I am building a news extractor script to practice content grabbing techniques, but have a question about my code's strange activity. When this script is run the headlines are parsed out correctly, but are looped and printed a number of times for each headline. Can anyone explain to me why the headlines are repeatedly printed instead of just once?

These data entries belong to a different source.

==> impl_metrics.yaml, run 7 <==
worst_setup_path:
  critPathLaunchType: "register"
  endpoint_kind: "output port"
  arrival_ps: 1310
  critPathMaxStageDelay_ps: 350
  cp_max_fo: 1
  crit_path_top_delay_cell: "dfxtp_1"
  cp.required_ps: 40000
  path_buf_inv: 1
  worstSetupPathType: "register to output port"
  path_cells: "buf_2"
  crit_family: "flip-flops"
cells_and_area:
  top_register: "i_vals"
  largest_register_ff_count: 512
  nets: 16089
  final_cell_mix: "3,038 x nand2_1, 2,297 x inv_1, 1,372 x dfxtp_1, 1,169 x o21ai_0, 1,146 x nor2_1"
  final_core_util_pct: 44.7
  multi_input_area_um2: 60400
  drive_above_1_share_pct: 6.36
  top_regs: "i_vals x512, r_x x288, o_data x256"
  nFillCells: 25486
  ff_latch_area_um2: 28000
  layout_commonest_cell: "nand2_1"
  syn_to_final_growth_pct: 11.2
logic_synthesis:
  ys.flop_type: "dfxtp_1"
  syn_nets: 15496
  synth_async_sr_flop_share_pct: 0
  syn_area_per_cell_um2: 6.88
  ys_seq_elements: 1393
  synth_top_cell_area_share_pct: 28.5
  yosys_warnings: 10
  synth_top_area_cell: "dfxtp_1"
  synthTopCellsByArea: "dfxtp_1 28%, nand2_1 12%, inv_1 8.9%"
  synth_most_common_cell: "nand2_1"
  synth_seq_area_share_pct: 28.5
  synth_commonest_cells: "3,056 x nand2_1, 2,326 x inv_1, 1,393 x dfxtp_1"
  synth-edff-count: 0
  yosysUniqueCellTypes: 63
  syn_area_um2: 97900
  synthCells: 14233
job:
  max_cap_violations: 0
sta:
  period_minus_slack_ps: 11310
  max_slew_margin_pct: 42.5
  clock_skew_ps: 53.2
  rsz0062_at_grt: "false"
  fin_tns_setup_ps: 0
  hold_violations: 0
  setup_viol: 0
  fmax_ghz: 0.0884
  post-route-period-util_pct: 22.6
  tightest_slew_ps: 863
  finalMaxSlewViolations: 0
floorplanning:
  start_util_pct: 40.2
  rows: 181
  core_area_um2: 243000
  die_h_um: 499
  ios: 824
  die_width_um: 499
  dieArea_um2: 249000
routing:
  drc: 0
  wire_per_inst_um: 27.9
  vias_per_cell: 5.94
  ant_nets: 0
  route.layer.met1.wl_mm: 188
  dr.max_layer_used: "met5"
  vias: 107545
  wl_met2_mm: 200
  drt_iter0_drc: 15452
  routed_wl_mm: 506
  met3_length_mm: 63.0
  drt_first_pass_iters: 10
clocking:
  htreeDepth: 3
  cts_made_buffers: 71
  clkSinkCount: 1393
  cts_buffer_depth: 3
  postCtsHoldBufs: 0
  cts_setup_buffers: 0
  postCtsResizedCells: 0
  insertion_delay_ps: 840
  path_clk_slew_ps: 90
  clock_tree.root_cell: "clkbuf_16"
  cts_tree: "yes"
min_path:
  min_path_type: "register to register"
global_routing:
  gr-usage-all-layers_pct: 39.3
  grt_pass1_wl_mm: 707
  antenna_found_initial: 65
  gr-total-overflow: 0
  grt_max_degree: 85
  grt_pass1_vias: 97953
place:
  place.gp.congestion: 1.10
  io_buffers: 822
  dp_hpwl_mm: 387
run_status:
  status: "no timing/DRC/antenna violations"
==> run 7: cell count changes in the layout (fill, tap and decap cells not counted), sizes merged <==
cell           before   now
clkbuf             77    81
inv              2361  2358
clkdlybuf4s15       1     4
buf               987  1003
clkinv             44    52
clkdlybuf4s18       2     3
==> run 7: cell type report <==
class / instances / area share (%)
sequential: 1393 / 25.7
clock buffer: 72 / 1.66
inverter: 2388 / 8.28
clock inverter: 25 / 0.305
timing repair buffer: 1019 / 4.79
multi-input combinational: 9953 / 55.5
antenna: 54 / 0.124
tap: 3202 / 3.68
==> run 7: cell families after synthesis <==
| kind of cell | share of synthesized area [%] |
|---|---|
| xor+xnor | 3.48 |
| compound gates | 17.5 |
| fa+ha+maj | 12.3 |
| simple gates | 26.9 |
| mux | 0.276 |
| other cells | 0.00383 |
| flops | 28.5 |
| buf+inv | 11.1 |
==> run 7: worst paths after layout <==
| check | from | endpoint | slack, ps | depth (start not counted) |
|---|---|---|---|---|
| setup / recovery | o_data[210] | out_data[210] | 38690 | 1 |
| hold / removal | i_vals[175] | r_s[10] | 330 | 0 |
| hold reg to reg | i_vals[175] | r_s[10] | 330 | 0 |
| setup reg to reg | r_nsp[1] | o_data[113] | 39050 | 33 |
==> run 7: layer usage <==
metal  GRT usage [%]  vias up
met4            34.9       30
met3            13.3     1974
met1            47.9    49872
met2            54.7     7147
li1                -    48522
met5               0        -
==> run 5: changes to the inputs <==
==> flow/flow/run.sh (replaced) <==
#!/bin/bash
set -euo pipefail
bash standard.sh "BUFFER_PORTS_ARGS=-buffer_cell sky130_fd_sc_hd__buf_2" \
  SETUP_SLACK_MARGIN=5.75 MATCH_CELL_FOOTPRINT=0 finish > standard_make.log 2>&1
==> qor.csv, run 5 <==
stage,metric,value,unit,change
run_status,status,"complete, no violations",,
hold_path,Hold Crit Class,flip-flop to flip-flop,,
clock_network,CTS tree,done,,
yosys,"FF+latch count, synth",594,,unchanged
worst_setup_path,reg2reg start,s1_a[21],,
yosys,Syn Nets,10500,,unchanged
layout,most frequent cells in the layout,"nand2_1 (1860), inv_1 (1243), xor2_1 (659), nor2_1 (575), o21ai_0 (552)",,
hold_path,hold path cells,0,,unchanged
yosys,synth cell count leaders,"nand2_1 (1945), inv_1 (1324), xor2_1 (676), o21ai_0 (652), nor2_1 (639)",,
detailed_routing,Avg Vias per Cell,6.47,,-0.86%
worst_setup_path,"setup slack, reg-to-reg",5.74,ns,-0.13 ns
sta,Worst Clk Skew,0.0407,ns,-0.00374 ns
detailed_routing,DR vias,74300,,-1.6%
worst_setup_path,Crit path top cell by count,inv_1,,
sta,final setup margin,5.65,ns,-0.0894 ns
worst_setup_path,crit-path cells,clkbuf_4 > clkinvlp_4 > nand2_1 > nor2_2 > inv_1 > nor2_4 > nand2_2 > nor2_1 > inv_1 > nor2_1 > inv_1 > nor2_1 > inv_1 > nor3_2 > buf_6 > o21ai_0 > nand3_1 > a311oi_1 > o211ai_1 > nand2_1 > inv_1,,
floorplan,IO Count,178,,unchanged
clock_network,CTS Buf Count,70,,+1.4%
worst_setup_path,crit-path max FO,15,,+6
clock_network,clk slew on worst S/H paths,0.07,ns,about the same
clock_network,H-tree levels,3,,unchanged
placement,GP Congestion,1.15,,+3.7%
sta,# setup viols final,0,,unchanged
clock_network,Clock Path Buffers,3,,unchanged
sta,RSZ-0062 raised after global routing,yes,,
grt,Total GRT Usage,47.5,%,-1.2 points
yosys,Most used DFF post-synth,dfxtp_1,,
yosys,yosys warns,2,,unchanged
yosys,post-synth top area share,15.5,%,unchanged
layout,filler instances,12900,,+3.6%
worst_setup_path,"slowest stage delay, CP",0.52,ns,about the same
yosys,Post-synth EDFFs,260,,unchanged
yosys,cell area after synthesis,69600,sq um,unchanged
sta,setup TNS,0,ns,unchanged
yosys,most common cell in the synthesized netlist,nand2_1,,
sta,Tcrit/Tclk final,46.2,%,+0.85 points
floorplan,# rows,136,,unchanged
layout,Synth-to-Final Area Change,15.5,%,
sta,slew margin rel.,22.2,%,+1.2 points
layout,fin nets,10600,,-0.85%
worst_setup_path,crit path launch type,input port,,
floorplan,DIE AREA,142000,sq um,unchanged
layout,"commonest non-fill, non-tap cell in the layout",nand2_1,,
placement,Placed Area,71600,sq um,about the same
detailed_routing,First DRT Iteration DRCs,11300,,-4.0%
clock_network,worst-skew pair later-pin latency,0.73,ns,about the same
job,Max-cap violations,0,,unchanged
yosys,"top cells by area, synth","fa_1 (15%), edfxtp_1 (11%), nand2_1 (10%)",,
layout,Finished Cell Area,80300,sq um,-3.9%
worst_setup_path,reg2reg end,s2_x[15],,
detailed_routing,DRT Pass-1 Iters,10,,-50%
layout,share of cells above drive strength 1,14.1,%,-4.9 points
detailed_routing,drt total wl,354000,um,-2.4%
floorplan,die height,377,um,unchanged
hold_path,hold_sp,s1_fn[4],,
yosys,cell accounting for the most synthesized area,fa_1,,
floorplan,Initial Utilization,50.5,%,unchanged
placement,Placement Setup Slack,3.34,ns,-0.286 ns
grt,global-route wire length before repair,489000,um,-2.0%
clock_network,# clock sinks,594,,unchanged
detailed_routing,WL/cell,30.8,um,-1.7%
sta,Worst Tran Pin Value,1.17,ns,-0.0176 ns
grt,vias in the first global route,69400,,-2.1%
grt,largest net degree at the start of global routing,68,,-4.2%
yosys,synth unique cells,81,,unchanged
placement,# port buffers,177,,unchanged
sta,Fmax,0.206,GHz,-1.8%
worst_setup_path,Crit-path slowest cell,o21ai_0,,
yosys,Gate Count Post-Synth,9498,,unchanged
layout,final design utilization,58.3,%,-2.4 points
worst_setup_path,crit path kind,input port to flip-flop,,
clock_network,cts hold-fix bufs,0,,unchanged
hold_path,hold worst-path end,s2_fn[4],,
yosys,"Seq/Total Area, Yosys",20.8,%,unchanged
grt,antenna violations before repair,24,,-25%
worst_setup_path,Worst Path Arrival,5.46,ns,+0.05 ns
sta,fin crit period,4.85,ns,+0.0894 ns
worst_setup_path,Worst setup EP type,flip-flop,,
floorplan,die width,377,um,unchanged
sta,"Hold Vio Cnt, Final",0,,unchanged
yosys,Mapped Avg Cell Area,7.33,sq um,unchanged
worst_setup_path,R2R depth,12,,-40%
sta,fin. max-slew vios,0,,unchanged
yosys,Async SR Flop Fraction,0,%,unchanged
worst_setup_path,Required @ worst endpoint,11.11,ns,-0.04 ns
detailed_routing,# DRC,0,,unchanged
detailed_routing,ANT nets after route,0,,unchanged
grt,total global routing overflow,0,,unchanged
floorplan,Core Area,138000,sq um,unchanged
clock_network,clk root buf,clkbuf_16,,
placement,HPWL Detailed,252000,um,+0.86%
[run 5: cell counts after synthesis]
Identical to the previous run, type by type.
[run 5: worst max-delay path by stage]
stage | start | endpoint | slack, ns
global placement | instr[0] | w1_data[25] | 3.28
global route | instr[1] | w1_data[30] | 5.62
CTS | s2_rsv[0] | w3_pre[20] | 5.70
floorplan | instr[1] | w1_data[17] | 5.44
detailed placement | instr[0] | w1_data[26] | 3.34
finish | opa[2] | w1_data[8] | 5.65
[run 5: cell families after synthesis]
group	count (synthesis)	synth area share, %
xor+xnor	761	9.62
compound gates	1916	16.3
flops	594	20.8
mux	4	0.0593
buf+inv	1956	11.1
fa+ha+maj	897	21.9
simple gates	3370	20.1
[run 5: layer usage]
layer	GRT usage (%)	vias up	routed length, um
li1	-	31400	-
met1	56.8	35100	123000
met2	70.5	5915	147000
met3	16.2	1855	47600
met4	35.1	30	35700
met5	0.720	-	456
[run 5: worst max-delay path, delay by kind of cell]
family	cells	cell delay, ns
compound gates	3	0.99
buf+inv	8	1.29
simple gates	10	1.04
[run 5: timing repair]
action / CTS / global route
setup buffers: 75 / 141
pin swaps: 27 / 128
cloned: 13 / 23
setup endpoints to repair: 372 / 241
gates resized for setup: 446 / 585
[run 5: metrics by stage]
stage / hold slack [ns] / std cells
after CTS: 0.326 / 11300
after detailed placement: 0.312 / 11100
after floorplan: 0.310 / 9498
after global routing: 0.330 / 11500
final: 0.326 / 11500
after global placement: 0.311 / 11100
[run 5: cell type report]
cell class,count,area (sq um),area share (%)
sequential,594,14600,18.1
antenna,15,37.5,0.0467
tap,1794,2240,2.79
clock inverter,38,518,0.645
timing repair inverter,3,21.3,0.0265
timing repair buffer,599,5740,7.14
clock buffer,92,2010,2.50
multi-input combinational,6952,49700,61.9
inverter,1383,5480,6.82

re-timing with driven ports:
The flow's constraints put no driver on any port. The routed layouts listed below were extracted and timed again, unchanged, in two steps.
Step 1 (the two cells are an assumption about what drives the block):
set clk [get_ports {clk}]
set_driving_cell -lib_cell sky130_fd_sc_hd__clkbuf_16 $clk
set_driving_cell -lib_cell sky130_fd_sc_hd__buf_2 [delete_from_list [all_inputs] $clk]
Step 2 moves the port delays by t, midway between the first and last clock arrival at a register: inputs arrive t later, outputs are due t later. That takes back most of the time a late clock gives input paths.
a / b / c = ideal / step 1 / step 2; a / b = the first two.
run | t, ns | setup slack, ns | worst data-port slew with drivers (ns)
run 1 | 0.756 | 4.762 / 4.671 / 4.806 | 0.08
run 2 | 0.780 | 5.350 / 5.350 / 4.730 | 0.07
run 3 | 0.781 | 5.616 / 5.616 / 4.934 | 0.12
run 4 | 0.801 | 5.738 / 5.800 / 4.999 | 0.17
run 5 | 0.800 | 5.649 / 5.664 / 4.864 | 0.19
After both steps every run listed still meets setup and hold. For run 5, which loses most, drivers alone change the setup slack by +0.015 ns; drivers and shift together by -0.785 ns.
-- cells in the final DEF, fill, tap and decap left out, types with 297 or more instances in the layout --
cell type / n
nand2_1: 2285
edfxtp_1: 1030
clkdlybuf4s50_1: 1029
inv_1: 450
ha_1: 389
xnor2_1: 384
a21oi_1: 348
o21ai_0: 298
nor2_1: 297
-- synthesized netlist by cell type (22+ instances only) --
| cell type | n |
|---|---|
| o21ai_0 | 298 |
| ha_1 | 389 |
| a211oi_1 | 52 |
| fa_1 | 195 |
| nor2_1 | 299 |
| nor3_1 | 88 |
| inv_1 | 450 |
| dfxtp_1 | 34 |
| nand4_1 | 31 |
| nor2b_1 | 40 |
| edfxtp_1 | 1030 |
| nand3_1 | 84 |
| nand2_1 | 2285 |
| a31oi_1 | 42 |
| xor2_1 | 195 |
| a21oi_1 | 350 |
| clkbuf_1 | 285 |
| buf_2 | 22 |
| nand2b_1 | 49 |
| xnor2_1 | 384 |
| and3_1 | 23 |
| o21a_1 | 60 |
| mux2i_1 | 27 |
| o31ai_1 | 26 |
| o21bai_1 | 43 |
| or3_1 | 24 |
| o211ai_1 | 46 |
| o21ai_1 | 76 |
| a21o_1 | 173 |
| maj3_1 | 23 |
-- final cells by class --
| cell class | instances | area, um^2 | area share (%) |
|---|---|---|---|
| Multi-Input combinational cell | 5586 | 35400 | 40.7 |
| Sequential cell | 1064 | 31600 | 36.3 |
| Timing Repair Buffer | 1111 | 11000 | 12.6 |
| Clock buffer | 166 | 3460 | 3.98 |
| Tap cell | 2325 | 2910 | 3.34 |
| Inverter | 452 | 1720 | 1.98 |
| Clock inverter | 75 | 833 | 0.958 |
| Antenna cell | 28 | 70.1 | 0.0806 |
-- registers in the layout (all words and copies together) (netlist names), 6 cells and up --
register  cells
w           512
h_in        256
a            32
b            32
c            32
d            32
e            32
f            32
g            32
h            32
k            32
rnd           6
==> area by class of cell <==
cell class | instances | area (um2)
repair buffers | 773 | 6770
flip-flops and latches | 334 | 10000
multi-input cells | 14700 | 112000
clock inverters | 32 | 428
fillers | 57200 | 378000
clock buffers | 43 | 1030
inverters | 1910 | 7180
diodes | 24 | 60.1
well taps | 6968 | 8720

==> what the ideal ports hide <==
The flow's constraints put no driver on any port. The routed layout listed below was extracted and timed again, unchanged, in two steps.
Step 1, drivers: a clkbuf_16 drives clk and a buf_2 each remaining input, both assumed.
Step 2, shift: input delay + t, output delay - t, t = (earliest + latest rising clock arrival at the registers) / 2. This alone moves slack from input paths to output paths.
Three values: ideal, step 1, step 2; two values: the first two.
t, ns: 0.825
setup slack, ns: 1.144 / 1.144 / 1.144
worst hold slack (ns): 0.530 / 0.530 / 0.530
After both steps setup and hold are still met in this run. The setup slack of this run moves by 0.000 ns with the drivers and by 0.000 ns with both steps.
Context: an optimization exercise on an open-source flow, tuned for small area, a short achievable clock period and few clock cycles per item. The choices shown serve that exercise and are no tape-out recipe.
At most, simulation tests tie the RTL to the original design; equivalence was not proved.

## run A
==> flow/design.v (excerpt) <==
module aes256_core (
  input  wire         clk,
  input  wire         rst,         
  input  wire         in_valid,
  output wire         in_ready,
  input  wire [255:0] in_key,
  input  wire [127:0] in_block,
  output wire         out_valid,
  input  wire         out_ready,
  output wire [127:0] out_block
);
Size: about 520 I/O pins, roughly 85000 um^2 of cells after synthesis.
clock: 8.0 ns
lec_check: 0
abc_area: 1
cap_margin: 20
cell_pad_in_sites_detail_placement: 1
cell_pad_in_sites_global_placement: 2
core_margin: 2
core_utilization: 36
cts_cluster_size: 30
place_density: 0.55
setup_slack_margin: 5
slew_margin: 20
run.sh (not shown) runs the stock make flow with config.mk's settings and CLKGATE_MAP_FILE= SYNTH_SCRIPT=/design/flow/synth_recipe.tcl, a recipe that flattens the netlist after the stock synthesis.
Run A finished end to end and its layout was clean on timing, DRC and antenna.
Testbench counts of run A, summed over its fixed seeds: cycles 7,208, items 512.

Here is my code:
<?php
function getSlashdotNews() {
$oldHeadline = "";
$connection = fopen("http://www.slashdot.org", "r");
while(!feof($connection)) {
$read = fgets($connection, 1024);
$search = eregi("(FACE=\"arial,helvetica\" SIZE=\"4\" COLOR=\"#FFFFFF\"><B>)(.*)(</B></FONT></TD>)", $read, $matches);
if(eregi("<A HREF=\"(.*)\"><FONT COLOR=\"#FFFFFF\">(.*)</FONT></A>: (.*)", $matches[2], $linkRem)) {
$newHeadline = $linkRem[3];
} else {
$newHeadline = $matches[2];
}
//if(!empty($newHeadline) && $oldHeadline != $newHeadline) {
print("$newHeadline<br>\n");
// $oldHeadline = $newHeadline;
//}
}
fclose($connection);
}
getSlashdotNews();
?>